その夜、政子は食器洗いをしながら、ようやく夕飯にありつけた富善に向かって声をかけた。

「ねえ、ソフト競馬って知ってる?」

「ソフト競馬?なんだそれは?」

富善は焼き魚の身をほぐしながら、怪訝そうに尋ねた。

「テレビで見たんだけど、ポニーや小さな馬に乗って楽しむ競技、競馬なの。
初心者でも参加できるみたいで、私、それに挑戦してみたいの」
政子は少し緊張しながら話し始めた。

富善は眉をひそめて政子を見て、
「お前が?競馬?そんな危ないこと、年齢も考えてみろよ」 と、即座に反対の意を示した。

政子は少し怯んだが、すぐに反論した。

「違うの、危なくないの! あなたは『ソフト競馬』を知らないからよ。YouTubeでやってるから見てみてよ」

「めんどくさいし、怪我されても困るからやめとけって」

ソファーでニンテンドーDSをしていた空が、そのやり取りを聞きいて口を挟んだ。

「別にいいんじゃない。やってみたら?」 と軽い口調で賛成の意を示した。

「おまえ、お母さんが無理してケガでもされたらどうするんだ?家事とか」
富善は焼き魚の身をほぐす手を止め、空を諭すように言った。

「もう母さんだって、好きなことやったっていいじゃん。
 家の事?少しくらいオレだってできるし」

空はDSの画面から目を離さずに答える。

「言ったな」
「言ったな」

政子と富善がハモった。

空は慌てて2人の方を見て、「いやぁ…」と答えるのが精いっぱいだった。

「とにかく、俺は反対だぞ。 そもそもお前が騎手?になんてなれるわけがないじゃんか」
富善は再び焼き魚の身をほぐしだした。

政子は最後の皿を拭き終え、
「私、もう申し込んだの。
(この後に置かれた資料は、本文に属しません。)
`config.mk`:
```
export PLATFORM = sky130hd
export DESIGN_NAME = flat_panel_power_dither_iface
export DESIGN_NICKNAME = d
export VERILOG_FILES = /design/src/include/panel_pkg.sv /design/src/panel_dither.sv /design/src/panel_power_seq.sv /design/src/flat_panel_power_dither_iface.sv
export SDC_FILE = /design/constraint.sdc
export NUM_CORES = 1
export LEC_CHECK = 0
export BUFFER_PORTS_ARGS = -buffer_cell sky130_fd_sc_hd__buf_2
export CAP_MARGIN = 25
export CELL_PAD_IN_SITES_DETAIL_PLACEMENT = 1
export CELL_PAD_IN_SITES_GLOBAL_PLACEMENT = 2
export CORE_ASPECT_RATIO = 1.75
export CORE_MARGIN = 2
export CORE_UTILIZATION = 34
export CTS_CLUSTER_DIAMETER = 80
export CTS_CLUSTER_SIZE = 24
export DETAILED_ROUTE_END_ITERATION = 8
export PLACE_DENSITY = 0.87
export SKIP_LAST_GASP = 1
export SLEW_MARGIN = 20
export SYNTH_ARGS = -nofsm -noshare
export SYNTH_HDL_FRONTEND = slang
export SYNTH_SLANG_ARGS = --single-unit
```
`constraint.sdc`:
```
create_clock -name clk_i -period 3.85 [get_ports clk_i]
set_input_delay 0.77 -clock clk_i [delete_from_list [all_inputs] [get_ports clk_i]]
set_output_delay 0.77 -clock clk_i [all_outputs]
set_load 0.05 [all_outputs]
```
`src/design/bat_defs.svh`:
```
/*
 Register indices, field positions, reset values and timing counts of the
 biphase audio transmitter. Assumes byte address = 4 x index on the bus.
*/
`ifndef BAT_DEFS_SVH
`define BAT_DEFS_SVH

// -------------------------------------------------------------
// Register indices
// -------------------------------------------------------------
`define BAT_IDX_CTRL1      6'h00
`define BAT_IDX_RESV       6'h01
`define BAT_IDX_CTRL2      6'h02
`define BAT_IDX_TX         6'h03
`define BAT_IDX_CS0        6'h04
`define BAT_IDX_CS5        6'h09
`define BAT_IDX_ASSIGN     6'h0C
`define BAT_IDX_STATUS     6'h0D
`define BAT_IDX_PERIOD     6'h0E

// -------------------------------------------------------------
// Field positions and reset values
// -------------------------------------------------------------
`define BAT_C1_TIMING_RESET_N        0
`define BAT_C1_PW          1
`define BAT_C1_FMT         2
`define BAT_C2_SEL         0
`define BAT_C2_MODE        2
`define BAT_TX_TXE         0
`define BAT_TX_V           1
`define BAT_C1_FIXED       4'h8
`define BAT_RESV_VAL       8'h5B
`define BAT_TX_FIXED       6'h20
`define BAT_RST_FMT        2'h3
`define BAT_RST_SEL        2'h0
`define BAT_RST_CS         42'h00000000004

// -------------------------------------------------------------
// Timing counts
// -------------------------------------------------------------
`define BAT_INIT_BCLKS     4'h8
`define BAT_LAST_FRAME     8'hBF
`define BAT_CS_BITS        8'h2A
`define BAT_STATES_PER_FS  17'h00080
`define BAT_PERIOD_MAX     16'hFFFF

`endif

```
`src/design/bat_pkg.sv`:
```
/*
 Types of the biphase audio transmitter.
 Assumes bat_defs.svh supplies the numeric constants.
*/
package bat_pkg;

    typedef enum logic [1:0] {
        BAT_ST_HOLD,
        BAT_ST_INIT,
        BAT_ST_MEASURE,
        BAT_ST_RUN
    } bat_state_e;

    typedef enum logic [1:0] {
        BAT_PRE_B,
        BAT_PRE_M,
        BAT_PRE_W
    } bat_pre_e;

endpackage

```
`src/design/bat_top.sv`:
```
/*
 Biphase-mark audio transmitter: serial audio capture, block framing,
 biphase line coding and AXI4-Lite register file.
 Assumes REF_CLK is the master clock; audio pins are asynchronous.
*/
// Behaviour
// RQ1 - Run only after 8 bit clocks past release
// RQ2 - Controller pulses powerdown reset after power-up
// RQ3 - Master and channel clock share one source
// RQ4 - Listed master clock ratios and rates supported
// RQ5 - Ratio self-detected, no configuration needed
// RQ6 - MSB-first two's complement, rising bit clock
// RQ7 - Format select picks one of four formats
// RQ8 - Source zeroes low bits for 16-bit I2S
// RQ9 - No bit clock rise on channel edges
// RQ10 - Input select chooses serial input or bypass
// RQ11 - 192 frames, two sub-frames, 32 slots
// RQ12 - Biphase-mark coding of every data slot
// RQ13 - Block, channel-1, channel-2 preambles in slots 0-3
// RQ14 - Preamble patterns, complemented after high state
// RQ15 - Sample in slots 4-27, 16-bit zero-padded
// RQ16 - Slot 28 carries validity flag
// RQ17 - Slot 29 carries user data bit
// RQ18 - Slot 30 carries channel status bit
// RQ19 - Slot 31 gives even parity
// RQ20 - Frames back to back at fixed rate
// RQ21 - Left in channel 1, right in 2
// RQ22 - Consumer mode channel bits from assign control
// RQ23 - Line low in powerdown, reset, off, stopped
// RQ24 - 42-bit status buffer with its defaults
// RQ25 - Timing reset keeps configuration registers
// RQ26 - Unbuffered status and user bits sent zero
// RQ27 - Frame counter 0 to 191 wraps
`timescale 1ns/1ps
`include "bat_defs.svh"

module bat_top
    import bat_pkg::*;
(
    input  wire logic        REF_CLK,
    input  wire logic        RESET,
    input  wire logic        CE,
    input  wire logic        BIT_CLOCK_IN,
    input  wire logic        CHANNEL_CLOCK_IN,
    input  wire logic        SERIAL_INPUT_ONE,
    input  wire logic        SERIAL_INPUT_TWO,
    input  wire logic        POWERDOWN_RESET_N,
    output logic             TX_LINE_OUT,
    input  wire logic [7:0]  S_AXI_AWADDR,
    input  wire logic        S_AXI_AWVALID,
    output logic             S_AXI_AWREADY,
    input  wire logic [31:0] S_AXI_WDATA,
    input  wire logic [3:0]  S_AXI_WSTRB,
    input  wire logic        S_AXI_WVALID,
    output logic             S_AXI_WREADY,
    output logic [1:0]       S_AXI_BRESP,
    output logic             S_AXI_BVALID,
    input  wire logic        S_AXI_BREADY,
    input  wire logic [7:0]  S_AXI_ARADDR,
    input  wire logic        S_AXI_ARVALID,
    output logic             S_AXI_ARREADY,
    output logic [31:0]      S_AXI_RDATA,
    output logic [1:0]       S_AXI_RRESP,
    output logic             S_AXI_RVALID,
    input  wire logic        S_AXI_RREADY
);

    // -------------------------------------------------------------
    // Functions
    // -------------------------------------------------------------
    function automatic logic is_left(input logic [1:0] fmt, input logic lr);
        is_left = (fmt == 2'h3) ? ~lr : lr;
    endfunction

    function automatic logic mapped(input logic [5:0] idx);
        mapped = (idx <= `BAT_IDX_CS5) || (idx == `BAT_IDX_ASSIGN)
              || (idx == `BAT_IDX_STATUS) || (idx == `BAT_IDX_PERIOD);
    endfunction

    // -------------------------------------------------------------
    // Pin synchronisers
    // -------------------------------------------------------------
    logic [4:0] meta_reg;
    logic [4:0] sync_reg;
    logic       bclk_last_reg;
    logic       lr_last_reg;

    always_ff @(posedge REF_CLK) begin
        if (RESET) begin
            meta_reg      <= 5'h00;
            sync_reg      <= 5'h00;
            bclk_last_reg <= 1'b0;
            lr_last_reg   <= 1'b0;
        end else if (CE) begin
            meta_reg      <= {POWERDOWN_RESET_N, SERIAL_INPUT_TWO, SERIAL_INPUT_ONE,
                              CHANNEL_CLOCK_IN, BIT_CLOCK_IN};
            sync_reg      <= meta_reg;
            bclk_last_reg <= sync_reg[0];
            lr_last_reg   <= sync_reg[1];
        end
    end

    logic bclk_rise;
    logic lr_s;
    logic lr_rise;
    logic pdn_s;
    assign bclk_rise = sync_reg[0] & ~bclk_last_reg;
    assign lr_s      = sync_reg[1];
    assign lr_rise   = lr_s & ~lr_last_reg;
    assign pdn_s     = sync_reg[4];

    // -------------------------------------------------------------
    // Configuration registers
    // -------------------------------------------------------------
    logic        timing_reset_n_reg;
    logic        pw_reg;
    logic [1:0]  fmt_reg;
    logic        mode_reg;
    logic [1:0]  sel_reg;
    logic        v_reg;
    logic        txe_reg;
    logic [41:0] cs_reg;
    logic        assign_reg;
    logic        reg_clear;
    logic        wr_do;
    logic [5:0]  aw_idx_reg;
    logic [31:0] wdata_reg;
    logic        wstrb0_reg;

    assign reg_clear = RESET | ~pdn_s;

    always_ff @(posedge REF_CLK) begin
        if (reg_clear) begin
            timing_reset_n_reg   <= 1'b1;
            pw_reg     <= 1'b1;
            fmt_reg    <= `BAT_RST_FMT;
            mode_reg   <= 1'b0;
            sel_reg    <= `BAT_RST_SEL;
            v_reg      <= 1'b0;
            txe_reg    <= 1'b1;
            cs_reg     <= `BAT_RST_CS;              // [RQ24]
            assign_reg <= 1'b0;
        end else if (CE && wr_do && wstrb0_reg) begin
            unique case (aw_idx_reg)
                `BAT_IDX_CTRL1: begin
                    timing_reset_n_reg <= wdata_reg[`BAT_C1_TIMING_RESET_N];
                    pw_reg   <= wdata_reg[`BAT_C1_PW];
                    fmt_reg  <= wdata_reg[`BAT_C1_FMT +: 2];
                end
                `BAT_IDX_CTRL2: begin
                    sel_reg  <= wdata_reg[`BAT_C2_SEL +: 2];
                    mode_reg <= wdata_reg[`BAT_C2_MODE];
                end
                `BAT_IDX_TX: begin
                    txe_reg <= wdata_reg[`BAT_TX_TXE];
                    v_reg   <= wdata_reg[`BAT_TX_V];
                end
                `BAT_IDX_ASSIGN: assign_reg <= wdata_reg[0];
                6'h04, 6'h05, 6'h06, 6'h07, 6'h08:
                    cs_reg[8 * (aw_idx_reg - `BAT_IDX_CS0) +: 8] <= wdata_reg[7:0];
                `BAT_IDX_CS5: cs_reg[41:40] <= wdata_reg[1:0];
                default: ;
            endcase
        end
    end

    // -------------------------------------------------------------
    // Timing sequencer
    // -------------------------------------------------------------
    bat_state_e  st_reg;
    logic        timing_clr;
    logic [3:0]  init_cnt_reg;
    logic [15:0] per_cnt_reg;
    logic [15:0] period_reg;
    logic        seen_reg;
    logic        per_ok_reg;

    assign timing_clr = reg_clear | ~timing_reset_n_reg | ~pw_reg;   // [RQ25]

    always_ff @(posedge REF_CLK) begin
        if (timing_clr) begin
            st_reg       <= BAT_ST_HOLD;
            init_cnt_reg <= 4'h0;
        end else if (CE) begin
            unique case (st_reg)
                BAT_ST_HOLD: st_reg <= BAT_ST_INIT;
                BAT_ST_INIT: if (bclk_rise) begin
                    init_cnt_reg <= init_cnt_reg + 4'h1;
                    if (init_cnt_reg == `BAT_INIT_BCLKS - 4'h1)
                        st_reg <= BAT_ST_MEASURE;                  // [RQ1]
                end
                BAT_ST_MEASURE: if (per_ok_reg) st_reg <= BAT_ST_RUN;
                BAT_ST_RUN: if (!per_ok_reg) st_reg <= BAT_ST_MEASURE;
            endcase
        end
    end

    // Channel clock period in master clocks sets the division
    always_ff @(posedge REF_CLK) begin
        if (timing_clr) begin
            per_cnt_reg <= 16'h0000;
            period_reg  <= 16'h0000;
            seen_reg    <= 1'b0;
            per_ok_reg  <= 1'b0;
        end else if (CE) begin
            if (lr_rise) begin
                per_cnt_reg <= 16'h0000;
                period_reg  <= per_cnt_reg + 16'h0001;                // [RQ4] [RQ5]
                seen_reg    <= 1'b1;
                per_ok_reg  <= seen_reg;
            end else if (per_cnt_reg == `BAT_PERIOD_MAX) begin
                seen_reg   <= 1'b0;
                per_ok_reg <= 1'b0;
            end else begin
                per_cnt_reg <= per_cnt_reg + 16'h0001;
            end
        end
    end

    // -------------------------------------------------------------
    // Serial audio capture
    // -------------------------------------------------------------
    logic        din;
    logic        lr_bit_reg;
    logic [5:0]  bit_cnt_reg;
    logic [23:0] sh_reg;
    logic [23:0] left_reg;
    logic [23:0] right_reg;
    logic        cap_now;
    logic        cap_chan;
    logic [23:0] cap_word;

    assign din = (mode_reg && sel_reg != 2'h0) ? sync_reg[3] : sync_reg[2];  // [RQ10]

    always_comb begin
        cap_now  = 1'b0;
        cap_chan = lr_bit_reg;
        cap_word = {sh_reg[22:0], din};
        if (lr_s != lr_bit_reg) begin
            cap_now = (fmt_reg[1] == 1'b0) || (fmt_reg == 2'h3 && bit_cnt_reg == 6'h0F);
            unique case (fmt_reg)
                2'h0: cap_word = {sh_reg[15:0], 8'h00};                    // [RQ15]
                2'h1: cap_word = sh_reg;
                default: cap_word = {sh_reg[14:0], din, 8'h00};
            endcase
        end else begin
            cap_now = (fmt_reg == 2'h2 && bit_cnt_reg == 6'h17)
                   || (fmt_reg == 2'h3 && bit_cnt_reg == 6'h18);           // [RQ7]
        end
    end

    always_ff @(posedge REF_CLK) begin
        if (timing_clr) begin
            lr_bit_reg  <= 1'b0;
            bit_cnt_reg <= 6'h00;
            sh_reg      <= 24'h000000;
            left_reg    <= 24'h000000;
            right_reg   <= 24'h000000;
        end else if (CE && bclk_rise) begin
            sh_reg     <= {sh_reg[22:0], din};                            // [RQ6]
            lr_bit_reg <= lr_s;
            if (lr_s != lr_bit_reg)
                bit_cnt_reg <= 6'h01;
            else if (bit_cnt_reg != 6'h3F)
                bit_cnt_reg <= bit_cnt_reg + 6'h01;
            if (cap_now && is_left(fmt_reg, cap_chan))
                left_reg <= cap_word;                                     // [RQ21]
            if (cap_now && !is_left(fmt_reg, cap_chan))
                right_reg <= cap_word;
        end
    end

    // -------------------------------------------------------------
    // Frame engine and biphase coder
    // -------------------------------------------------------------
    logic [16:0] acc_reg;
    logic [16:0] acc_sum;
    logic        strobe;
    logic        half_reg;
    logic [4:0]  slot_reg;
    logic        sub_reg;
    logic [7:0]  frame_reg;
    logic [31:0] word_reg;
    logic        line_reg;
    logic        prev_reg;
    logic        load;
    logic        cs_bit;
    logic [23:0] smp;
    logic [7:0]  pat;
    logic        pre_inv;
    bat_pre_e    pre;

    assign acc_sum = acc_reg + `BAT_STATES_PER_FS;
    assign strobe  = (st_reg == BAT_ST_RUN) && (acc_sum >= {1'b0, period_reg});
    assign load    = strobe && slot_reg == 5'h00 && !half_reg;
    assign smp     = sub_reg ? right_reg : left_reg;
    assign pre_inv = load ? line_reg : prev_reg;

    always_comb begin
        if (!sub_reg && frame_reg == 8'h00)
            pre = BAT_PRE_B;                                              // [RQ13]
        else if (!sub_reg)
            pre = BAT_PRE_M;
        else
            pre = BAT_PRE_W;
        unique case (pre)
            BAT_PRE_B: pat = 8'hE8;                                      // [RQ14]
            BAT_PRE_M: pat = 8'hE2;
            default:   pat = 8'hE4;
        endcase
        cs_bit = (frame_reg < `BAT_CS_BITS) ? cs_reg[frame_reg[5:0]] : 1'b0;  // [RQ26]
        if (!cs_reg[0] && frame_reg >= 8'h14 && frame_reg <= 8'h17)
            cs_bit = assign_reg && (frame_reg == (sub_reg ? 8'h15 : 8'h14));  // [RQ22]
    end

    always_ff @(posedge REF_CLK) begin
        if (timing_clr || st_reg != BAT_ST_RUN) begin
            acc_reg   <= 17'h00000;
            half_reg  <= 1'b0;
            slot_reg  <= 5'h00;
            sub_reg   <= 1'b0;
            frame_reg <= 8'h00;
            word_reg  <= 32'h00000000;
            line_reg  <= 1'b0;
            prev_reg  <= 1'b0;
        end else if (CE) begin
            acc_reg <= strobe ? acc_sum - {1'b0, period_reg} : acc_sum;   // [RQ20]
            if (strobe) begin
                half_reg <= ~half_reg;
                if (half_reg) begin
                    slot_reg <= slot_reg + 5'h01;
                    if (slot_reg == 5'h1F) begin
                        sub_reg <= ~sub_reg;                              // [RQ11]
                        if (sub_reg)
                            frame_reg <= (frame_reg == `BAT_LAST_FRAME) ? 8'h00
                                       : frame_reg + 8'h01;               // [RQ27]
                    end
                end
                if (load) begin
                    prev_reg <= line_reg;
                    word_reg <= {^{cs_bit, 1'b0, v_reg, smp},             // [RQ19]
                                 cs_bit, 1'b0, v_reg, smp, 4'h0};         // [RQ16] [RQ17] [RQ18]
                end
                if (slot_reg < 5'h04)
                    line_reg <= pat[3'h7 - {slot_reg[1:0], half_reg}] ^ pre_inv;
                else if (!half_reg)
                    line_reg <= ~line_reg;                                // [RQ12]
                else
                    line_reg <= line_reg ^ word_reg[slot_reg];
            end
        end
    end

    // Output gating and bypass path
    always_ff @(posedge REF_CLK) begin
        if (reg_clear) begin
            TX_LINE_OUT <= 1'b0;
        end else if (CE) begin
            if (!timing_reset_n_reg || !pw_reg || !txe_reg)
                TX_LINE_OUT <= 1'b0;                                      // [RQ23]
            else if (mode_reg && sel_reg == 2'h2)
                TX_LINE_OUT <= sync_reg[3];
            else if (mode_reg && sel_reg == 2'h3)
                TX_LINE_OUT <= 1'b0;
            else
                TX_LINE_OUT <= (st_reg == BAT_ST_RUN) && line_reg;
        end
    end

    // -------------------------------------------------------------
    // AXI4-Lite slave
    // -------------------------------------------------------------
    logic aw_have_reg;
    logic w_have_reg;

    assign S_AXI_AWREADY = !aw_have_reg;
    assign S_AXI_WREADY  = !w_have_reg;
    assign S_AXI_ARREADY = !S_AXI_RVALID;
    assign wr_do         = aw_have_reg && w_have_reg && !S_AXI_BVALID;

    always_ff @(posedge REF_CLK) begin
        if (RESET) begin
            aw_have_reg  <= 1'b0;
            w_have_reg   <= 1'b0;
            aw_idx_reg   <= 6'h00;
            wdata_reg    <= 32'h00000000;
            wstrb0_reg   <= 1'b0;
            S_AXI_BVALID <= 1'b0;
            S_AXI_BRESP  <= 2'h0;
        end else if (CE) begin
            if (S_AXI_AWVALID && !aw_have_reg) begin
                aw_have_reg <= 1'b1;
                aw_idx_reg  <= S_AXI_AWADDR[7:2];
            end
            if (S_AXI_WVALID && !w_have_reg) begin
                w_have_reg <= 1'b1;
                wdata_reg  <= S_AXI_WDATA;
                wstrb0_reg <= S_AXI_WSTRB[0];
            end
            if (wr_do) begin
                aw_have_reg  <= 1'b0;
                w_have_reg   <= 1'b0;
                S_AXI_BVALID <= 1'b1;
                S_AXI_BRESP  <= mapped(aw_idx_reg) ? 2'h0 : 2'h2;
            end else if (S_AXI_BREADY) begin
                S_AXI_BVALID <= 1'b0;
            end
        end
    end

    logic [31:0] rd_mux;
    always_comb begin
        rd_mux = 32'h00000000;
        unique case (S_AXI_ARADDR[7:2])
            `BAT_IDX_CTRL1:  rd_mux[7:0] = {`BAT_C1_FIXED, fmt_reg, pw_reg, timing_reset_n_reg};
            `BAT_IDX_RESV:   rd_mux[7:0] = `BAT_RESV_VAL;
            `BAT_IDX_CTRL2:  rd_mux[7:0] = {5'h00, mode_reg, sel_reg};
            `BAT_IDX_TX:     rd_mux[7:0] = {`BAT_TX_FIXED, v_reg, txe_reg};
            6'h04, 6'h05, 6'h06, 6'h07, 6'h08:
                rd_mux[7:0] = cs_reg[8 * (S_AXI_ARADDR[7:2] - `BAT_IDX_CS0) +: 8];
            `BAT_IDX_CS5:    rd_mux[1:0] = cs_reg[41:40];
            `BAT_IDX_ASSIGN: rd_mux[0] = assign_reg;
            `BAT_IDX_STATUS: rd_mux[10:0] = {st_reg, sub_reg, frame_reg};
            `BAT_IDX_PERIOD: rd_mux[15:0] = period_reg;
            default: ;
        endcase
    end

    always_ff @(posedge REF_CLK) begin
        if (RESET) begin
            S_AXI_RVALID <= 1'b0;
            S_AXI_RDATA  <= 32'h00000000;
            S_AXI_RRESP  <= 2'h0;
        end else if (CE) begin
            if (S_AXI_ARVALID && !S_AXI_RVALID) begin
                S_AXI_RVALID <= 1'b1;
                S_AXI_RDATA  <= rd_mux;
                S_AXI_RRESP  <= mapped(S_AXI_ARADDR[7:2]) ? 2'h0 : 2'h2;
            end else if (S_AXI_RREADY) begin
                S_AXI_RVALID <= 1'b0;
            end
        end
    end
endmodule // bat_top

```
--- config.mk ---
export PLATFORM = sky130hd
export DESIGN_NAME = pmps_sequencer
export DESIGN_NICKNAME = d
export VERILOG_FILES = /design/src/rtl/pmps_pkg.sv /design/src/rtl/pmps_tick_gen.sv /design/src/rtl/pmps_defaults_rom.sv /design/src/rtl/pmps_sequencer.sv
export SDC_FILE = /design/constraint.sdc
export NUM_CORES = 1
export LEC_CHECK = 0
export ABC_AREA = 1
export ABC_CLOCK_PERIOD_IN_PS = 4700
export BUFFER_PORTS_ARGS = -buffer_cell sky130_fd_sc_hd__buf_2
export CORE_MARGIN = 4
export CORE_UTILIZATION = 52
export DETAILED_ROUTE_END_ITERATION = 12
export GPL_TIMING_DRIVEN = 0
export PLACE_DENSITY = 0.9
export SLEW_MARGIN = 10
export SYNTH_ARGS = -nofsm -noshare
export SYNTH_HDL_FRONTEND = slang
export SYNTH_SLANG_ARGS = --single-unit
export TNS_END_PERCENT = 100
--- constraint.sdc ---
create_clock -name clk_sys_in -period 4.7 [get_ports clk_sys_in]
set_clock_uncertainty 0.05 [all_clocks]
set_input_delay 0.94 -clock clk_sys_in [delete_from_list [all_inputs] [get_ports clk_sys_in]]
set_output_delay 0.94 -clock clk_sys_in [all_outputs]
set_load 0.01 [all_outputs]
だからやるの、やるしかないの!」
と、強い意志を込めて言い切った。

富善はしばらく黙り込み、黙々と焼き魚を食べ続けた。


そして、最後の一口を食べ終わると、
「じゃあ、怪我したら、お終いな」 と、テレビのニュースを見ながら言った。

政子は富善のお茶碗と皿を片付けながら、「ありがとね」と少し微笑んだ。

家族からの賛否両論を受けながらも、政子は新たな挑戦に向けてその一歩を踏み出した。


#6

 「はい、ホースランド結(むすび)です!」

受話器の向こうから明るい声が聞こえた瞬間、政子は息を呑んだ。

思わず一瞬の沈黙が流れる。


「あ、もしもし…あの、そ、ソフト競馬についてお伺いしたいんですけれど…」

緊張を隠し切れない声で、政子は自分の要件を伝える。

すると、クラブのスタッフは親切に説明を始めてくれた。

「もちろんです!初心者でも気軽に楽しんでいただけますよ。
まずは見学から始められる方が多いです。ご興味があれば、ぜひお越しください!」


政子はスタッフの温かい対応にほっと胸をなで下ろした。

そして、次に口を開いたときには、少しだけ自信が戻ってきていた。

「それでは、見学をお願いしたいのですが、週末の予約はまだ可能でしょうか?」

「はい、大丈夫ですよ。お名前とご連絡先をお伺いしてもよろしいですか?」


電話を切る頃には、政子の心はもう次のステップへ進む準備ができていた。

夢に向かって一歩を踏み出した実感が、彼女の胸にじんわりと広がっていった。